Brown, a professor of obstetrics, gynecology, and reproductive sciences at the University of California in San Francisco, says some hysterectomies may well be worth that risk. She tells the story of two patients who were considering hysterectomies

"One was a patient of mine who had fibroids, and when she went to Europe she had to take an extra backpack full of sanitary pads because she bled so much. She said, 'My life is miserable. I can't travel, and sex is uncomfortable.' That patient's benefit was huge compared to the potential risk of incontinence later in life."

On the other hand, Brown had another patient who came to her for a second opinion after her doctor had recommended a hysterectomy as part of another surgical procedure.

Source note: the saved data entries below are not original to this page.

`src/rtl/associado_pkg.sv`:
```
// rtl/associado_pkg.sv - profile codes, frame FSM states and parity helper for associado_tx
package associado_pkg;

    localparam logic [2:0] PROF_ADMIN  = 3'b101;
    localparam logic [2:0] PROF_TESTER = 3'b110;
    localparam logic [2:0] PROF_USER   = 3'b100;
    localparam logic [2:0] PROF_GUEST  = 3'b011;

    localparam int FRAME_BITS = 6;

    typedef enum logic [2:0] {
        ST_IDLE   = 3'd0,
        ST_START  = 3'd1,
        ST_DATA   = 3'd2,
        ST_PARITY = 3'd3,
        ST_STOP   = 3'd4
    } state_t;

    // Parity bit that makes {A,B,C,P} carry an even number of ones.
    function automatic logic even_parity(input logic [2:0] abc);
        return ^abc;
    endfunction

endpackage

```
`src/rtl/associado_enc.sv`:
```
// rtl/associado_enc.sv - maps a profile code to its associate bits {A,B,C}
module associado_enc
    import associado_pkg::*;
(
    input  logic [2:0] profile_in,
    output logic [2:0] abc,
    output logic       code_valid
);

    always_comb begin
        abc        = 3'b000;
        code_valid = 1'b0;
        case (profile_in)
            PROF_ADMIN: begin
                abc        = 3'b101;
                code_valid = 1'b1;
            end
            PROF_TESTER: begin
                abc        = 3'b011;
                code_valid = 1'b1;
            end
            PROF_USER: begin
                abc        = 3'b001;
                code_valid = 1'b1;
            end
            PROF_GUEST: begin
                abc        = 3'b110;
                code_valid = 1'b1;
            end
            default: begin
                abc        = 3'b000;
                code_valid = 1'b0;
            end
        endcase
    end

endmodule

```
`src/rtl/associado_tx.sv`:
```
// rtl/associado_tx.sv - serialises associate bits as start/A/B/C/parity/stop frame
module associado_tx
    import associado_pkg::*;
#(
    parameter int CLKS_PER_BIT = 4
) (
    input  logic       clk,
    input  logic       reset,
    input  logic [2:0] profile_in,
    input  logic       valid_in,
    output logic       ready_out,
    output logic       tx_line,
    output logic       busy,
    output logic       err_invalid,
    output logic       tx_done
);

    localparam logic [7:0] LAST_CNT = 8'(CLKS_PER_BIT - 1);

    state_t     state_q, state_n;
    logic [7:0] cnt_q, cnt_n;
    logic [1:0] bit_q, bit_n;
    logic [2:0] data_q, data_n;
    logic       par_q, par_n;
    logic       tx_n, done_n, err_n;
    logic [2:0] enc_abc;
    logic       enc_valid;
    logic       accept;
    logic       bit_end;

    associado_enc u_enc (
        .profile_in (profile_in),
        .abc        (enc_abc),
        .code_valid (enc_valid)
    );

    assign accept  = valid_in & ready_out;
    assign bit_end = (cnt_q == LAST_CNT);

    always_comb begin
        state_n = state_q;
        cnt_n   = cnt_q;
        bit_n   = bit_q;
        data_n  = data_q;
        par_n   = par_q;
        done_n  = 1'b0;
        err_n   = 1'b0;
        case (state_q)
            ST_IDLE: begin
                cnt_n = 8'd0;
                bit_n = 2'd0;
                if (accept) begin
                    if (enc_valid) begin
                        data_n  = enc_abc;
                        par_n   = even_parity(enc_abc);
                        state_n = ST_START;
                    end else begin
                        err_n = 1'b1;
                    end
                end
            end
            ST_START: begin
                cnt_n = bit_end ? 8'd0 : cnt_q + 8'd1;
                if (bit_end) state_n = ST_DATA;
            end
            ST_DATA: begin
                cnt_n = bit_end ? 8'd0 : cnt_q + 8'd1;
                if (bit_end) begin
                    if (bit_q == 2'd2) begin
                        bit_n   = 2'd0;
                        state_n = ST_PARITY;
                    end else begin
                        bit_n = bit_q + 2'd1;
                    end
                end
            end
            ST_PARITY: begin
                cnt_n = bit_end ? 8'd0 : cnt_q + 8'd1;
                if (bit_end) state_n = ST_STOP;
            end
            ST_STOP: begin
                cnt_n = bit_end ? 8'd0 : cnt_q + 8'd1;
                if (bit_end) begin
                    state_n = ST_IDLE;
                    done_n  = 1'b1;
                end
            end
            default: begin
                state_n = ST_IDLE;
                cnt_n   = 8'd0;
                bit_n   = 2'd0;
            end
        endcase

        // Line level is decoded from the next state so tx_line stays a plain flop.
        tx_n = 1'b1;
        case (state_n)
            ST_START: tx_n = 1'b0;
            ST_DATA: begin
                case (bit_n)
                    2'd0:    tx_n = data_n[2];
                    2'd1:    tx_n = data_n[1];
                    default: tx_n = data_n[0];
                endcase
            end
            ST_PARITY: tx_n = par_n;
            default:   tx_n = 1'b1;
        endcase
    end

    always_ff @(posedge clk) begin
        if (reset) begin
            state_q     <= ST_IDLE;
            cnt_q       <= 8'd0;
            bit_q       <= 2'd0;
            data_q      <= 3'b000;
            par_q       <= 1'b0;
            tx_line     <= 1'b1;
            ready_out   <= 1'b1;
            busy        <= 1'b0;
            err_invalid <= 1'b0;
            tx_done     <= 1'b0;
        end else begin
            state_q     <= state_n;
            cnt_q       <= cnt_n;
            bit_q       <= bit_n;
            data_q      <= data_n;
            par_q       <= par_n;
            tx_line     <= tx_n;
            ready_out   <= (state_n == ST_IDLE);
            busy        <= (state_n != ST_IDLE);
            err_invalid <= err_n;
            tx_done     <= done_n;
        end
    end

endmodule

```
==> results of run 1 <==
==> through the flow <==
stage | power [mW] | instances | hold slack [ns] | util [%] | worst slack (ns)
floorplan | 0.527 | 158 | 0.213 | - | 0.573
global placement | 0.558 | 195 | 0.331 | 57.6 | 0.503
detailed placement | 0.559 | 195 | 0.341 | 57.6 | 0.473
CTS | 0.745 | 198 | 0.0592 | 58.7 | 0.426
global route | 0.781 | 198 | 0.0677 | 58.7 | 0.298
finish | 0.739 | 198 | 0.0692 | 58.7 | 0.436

"This patient had no symptoms, but her doctor had said, 'We're going to do a hysterectomy because we'll be in there anyway and you're done with childbearing.' She decided she preferred not to have her uterus removed, because she had no [immediate] benefit. That's the type of decision we're talking about," Brown tells WebMD.

In the article, Brown and colleagues looked at 12 different studies examining the potential link between hysterectomies and later incontinence. In the five studies that looked at women 60 years and older, researchers found an average 60% higher likelihood of incontinence in the women that had undergone hysterectomies, compared with those who had not. The researchers analyzed findings based on age because they assumed that "incontinence might not develop for many years after hysterectomy."

It's not clear why women who have their uteruses removed develop incontinence more often, but it may be that the procedure simply results in chronic, progressive damage to the pelvic area that takes years to show up, Brown and colleagues theorize. "It's like if you have a knee injury when you're 20; you don't start wearing a knee brace until you're 40, and all the other [aging] factors kick in," says Brown.

On the whole, hysterectomies are probably done too often in the U.S., she says. "In Scandinavia, the rate of hysterectomy among women is 11%; in the United Kingdom, it's about 20%, and in the U.S., it's 40%. That's a huge [percentage]."

Women considering hysterectomies should talk the matter over with their physicians and weigh all the risks and benefits, Brown tells WebMD. "You need to decide as an individual, 'How bad are my symptoms?' If you are miserable, I'd take the roll of the dice and go for the hysterectomy."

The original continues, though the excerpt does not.